“Not she. He was too wide awake for that. The sisters can never be in one room half an hour without fighting. He went on about the honour of the family, and adding to the estates with the old Earl’s wealth, and taking the name of Coldpepper, and I don’t know what else—for of course I was not there; but she told me of it afterwards, and she laughed very heartily I can tell you. ‘It is a mere business arrangement,’ she replied, ‘and it must be done in business form, if at all. Write to my solicitors on the subject, proposing exactly what you have proposed to me. Give your reasons for wishing that it may be settled so, and add that there could have been no occasion for it, if your mother had not run away with your aunt’s lover, after locking her in a dark hole where she might have died. You may be quite certain of my consent, as your mother was, when she turned the key on me. Don’t let me detain you, for fear of losing time. Solicitors are never very rapid in their work.’ He could scarcely have been disappointed, but Charles said he did look savage, when he showed him out. And now, what do you think his next card is?”
“How can I tell? Perhaps he’ll come to Uncle Corny, and ask him to sell his garden, and settle it upon him.”
“You are not so very far out after all.

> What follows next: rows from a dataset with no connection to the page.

## src/rtl/frame_tx_regs.sv

```systemverilog
module frame_tx_regs #(
  parameter int DEPTH = 16,
  parameter int DW    = 32,
  parameter int AW    = 8,
  parameter int SEQW  = 16
) (
  input  logic          clk,
  input  logic          rst_n,
  input  logic          wr_en,
  input  logic [AW-1:0] wr_addr,
  input  logic [31:0]   wr_data,
  input  logic          rd_en,
  input  logic [AW-1:0] rd_addr,
  output logic [31:0]   rd_data,
  output logic [DW-1:0] m_tdata,
  output logic          m_tvalid,
  input  logic          m_tready,
  output logic          m_tlast,
  output logic          irq
);
  localparam int IW  = $clog2(DEPTH);
  localparam int CW  = 6;
  localparam int MW  = 32 - CW - SEQW - 4 - CW;
  localparam logic [AW-1:0] A_CTRL = 'h00, A_GIE = 'h04, A_IER = 'h08, A_ISR = 'h0C,
                            A_LEN = 'h10, A_STAT = 'h80, A_VLD = 'h84;
  localparam int BUF_TAG = 'h40 >> (IW + 2);

  logic            start_q, done_q, auto_q, gie_q, vld_q, sending;
  logic [1:0]      ier_q, isr_q;
  logic [31:0]     len_q, stat_q;
  logic [IW-1:0]   idx;
  logic [IW:0]     size_q;
  logic [SEQW-1:0] seq_q;
  logic [DW-1:0]   mem [DEPTH];

  wire wr_ctrl   = wr_en && wr_addr == A_CTRL;
  wire rd_ctrl   = rd_en && rd_addr == A_CTRL;
  wire rd_vld    = rd_en && rd_addr == A_VLD;
  wire wr_buf    = wr_en && wr_addr[AW-1:IW+2] == BUF_TAG[AW-IW-3:0];
  wire rd_buf    = rd_addr[AW-1:IW+2] == BUF_TAG[AW-IW-3:0];
  wire accept    = start_q && !sending;
  wire len_ok    = len_q != 0 && len_q <= DEPTH;
  wire len_big   = len_q > DEPTH;
  wire hs        = m_tvalid && m_tready;
  wire fin_frame = hs && m_tlast;
  wire fin_empty = accept && !len_ok;
  wire finish    = fin_frame || fin_empty;
  wire [SEQW-1:0] seq_nx = seq_q + 1'b1;
  wire [CW-1:0]   cap    = CW'(DEPTH);

  assign m_tvalid = sending;
  assign m_tdata  = mem[idx];
  assign m_tlast  = sending && ({1'b0, idx} == size_q - 1'b1);
  assign irq      = gie_q && (|isr_q);

  always_ff @(posedge clk)
    if (wr_buf) mem[wr_addr[IW+1:2]] <= wr_data[DW-1:0];

  always_ff @(posedge clk) begin
    if (!rst_n) begin
      start_q <= 1'b0; done_q <= 1'b0; auto_q <= 1'b0; gie_q <= 1'b0;
      vld_q <= 1'b0; sending <= 1'b0; ier_q <= '0; isr_q <= '0;
      len_q <= '0; stat_q <= '0; idx <= '0; size_q <= '0; seq_q <= '0;
    end else begin
      if (accept)                   start_q <= auto_q;
      else if (wr_ctrl && wr_data[0]) start_q <= 1'b1;
      if (wr_ctrl)                  auto_q <= wr_data[7];
      if (wr_en && wr_addr == A_GIE) gie_q <= wr_data[0];
      if (wr_en && wr_addr == A_IER) ier_q <= wr_data[1:0];
      if (wr_en && wr_addr == A_LEN) len_q <= wr_data;

      isr_q <= (isr_q ^ ((wr_en && wr_addr == A_ISR) ? wr_data[1:0] : 2'b00))
             | {accept && ier_q[1], finish && ier_q[0]};

      if (finish)       done_q <= 1'b1;
      else if (rd_ctrl) done_q <= 1'b0;
      if (finish)       vld_q <= 1'b1;
      else if (rd_vld)  vld_q <= 1'b0;

      if (accept && len_ok) begin
        sending <= 1'b1;
        idx     <= '0;
        size_q  <= len_q[IW:0];
      end else if (hs) begin
        if (m_tlast) sending <= 1'b0;
        else         idx <= idx + 1'b1;
      end

      if (fin_frame) begin
        seq_q  <= seq_nx;
        stat_q <= {cap, {MW{1'b0}}, seq_nx, {(CW-IW-1){1'b0}}, size_q, 4'b0000};
      end else if (fin_empty) begin
        stat_q <= {cap, {MW{1'b0}}, seq_q, {CW{1'b0}}, len_big, len_big, 2'b00};
      end
    end
  end

  always_ff @(posedge clk) begin
    if (!rst_n) rd_data <= '0;
    else if (rd_en) begin
      if (rd_buf) rd_data <= 32'(mem[rd_addr[IW+1:2]]);
      else case (rd_addr)
        A_CTRL:  rd_data <= {24'd0, auto_q, 3'd0, !sending && !start_q, !sending, done_q, start_q};
        A_GIE:   rd_data <= {31'd0, gie_q};
        A_IER:   rd_data <= {30'd0, ier_q};
        A_ISR:   rd_data <= {30'd0, isr_q};
        A_LEN:   rd_data <= len_q;
        A_STAT:  rd_data <= stat_q | {31'd0, sending};
        A_VLD:   rd_data <= {31'd0, vld_q};
        default: rd_data <= '0;
      endcase
    end
  end
endmodule


```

Your Kitty has a very rich aunt in the north—no relative of his in any way, not even a connection, for she is related to Kitty on her mother’s side. But she has the reputation of being rather soft, and so off he goes without telling anybody. But we heard of it; we hear a great deal more now; because we’ve got a maid whose sister lives there, and waits upon the two young ladies who are always chattering about their brother; and our Mary can’t do without her Anne, for more than a week, because they are twins. Every Sunday our Mary goes up to the Park, or their Anne comes down to the Manor. And perhaps you may know what ladies’-maids are, Mr. Kit. They really seem to take a deeper interest in the family they serve than the one they belong to. So we know all the young ladies know, and perhaps more than their mother knows; for being so masterful she has things kept from her, as is only natural. And I can tell you one thing, Mr. Kit, which you won’t be sorry to hear perhaps, or at any rate didn’t ought to be. Mr. Downy Bulwrag is in more trouble; not about money I mean, but something worse, or at any rate deeper than money is. His sisters know this; but they don’t know what it is, or else they are afraid to speak of it.”

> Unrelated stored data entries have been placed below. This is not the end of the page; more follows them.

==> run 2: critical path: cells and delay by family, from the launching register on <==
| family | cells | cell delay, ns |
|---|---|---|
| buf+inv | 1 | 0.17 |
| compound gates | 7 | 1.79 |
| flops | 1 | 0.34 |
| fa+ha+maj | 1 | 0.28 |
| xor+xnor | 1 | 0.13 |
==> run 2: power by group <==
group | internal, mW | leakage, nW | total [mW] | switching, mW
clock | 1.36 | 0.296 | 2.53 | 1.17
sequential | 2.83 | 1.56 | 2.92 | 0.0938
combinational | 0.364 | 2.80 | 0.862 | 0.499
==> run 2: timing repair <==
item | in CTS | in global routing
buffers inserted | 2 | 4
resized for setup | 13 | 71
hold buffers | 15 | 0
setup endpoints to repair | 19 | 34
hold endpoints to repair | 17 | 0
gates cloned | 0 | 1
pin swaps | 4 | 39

I thought of Tony Tonks, and the man called Migwell Bengoose, who appeared to Tony to be an English sailor, fallen into foreign ways; and I thought it very likely that he might have brought bad news.
“He goes away at night,” continued Mrs. Marker, “without a word of notice to anybody, and he sneers, or is grumpy, if they ask him about it; and he has been seen with very shabby-looking people, though he used to be so particular about that. And he carries one of those new-fangled pistols, that go off a dozen times with one load, and every one is afraid to go near him almost, because of his temper and all that. From all I am told, you may depend upon it, he is not enjoying himself, Mr. Kit, so very much more than you are. And that is not very much, to go by your face; sorry as I am to see it, sir, after saving me from the jaws of death.”
“Nonsense, Mrs. Marker; you saved yourself, by your presence of mind, and a light young foot.”
“You say things beautifully, Mr. Kit. It was always your gift as a child, I have heard, though not old enough here to remember it. And now, sir, remember that you have one good friend, who will never be happy, till you are. A feeble friend, but a warm one, and able perhaps to do more than you think. Nothing shall go by me that you ought to hear of. Good-bye, sir, good-bye. Everything will come right, and you shall pay me, for telling your fortune.”
CHAPTER LX.
ALIVE IN DEATH.
Downy Bulwrag was indeed in trouble—not brought on by his evil deeds, as good people might have imagined; or at any rate not so caused directly, according to present knowledge, although in the end it proved otherwise. It had seemed an astonishing thing to me, considering his haughtiness and shrewd perception, that he should have deigned to expose himself to that quiet rebuff from Miss Coldpepper. And then that he had gone upon another quest of money, even more humiliating, showed that there must be some terrible strait, some crushing urgency in his affairs.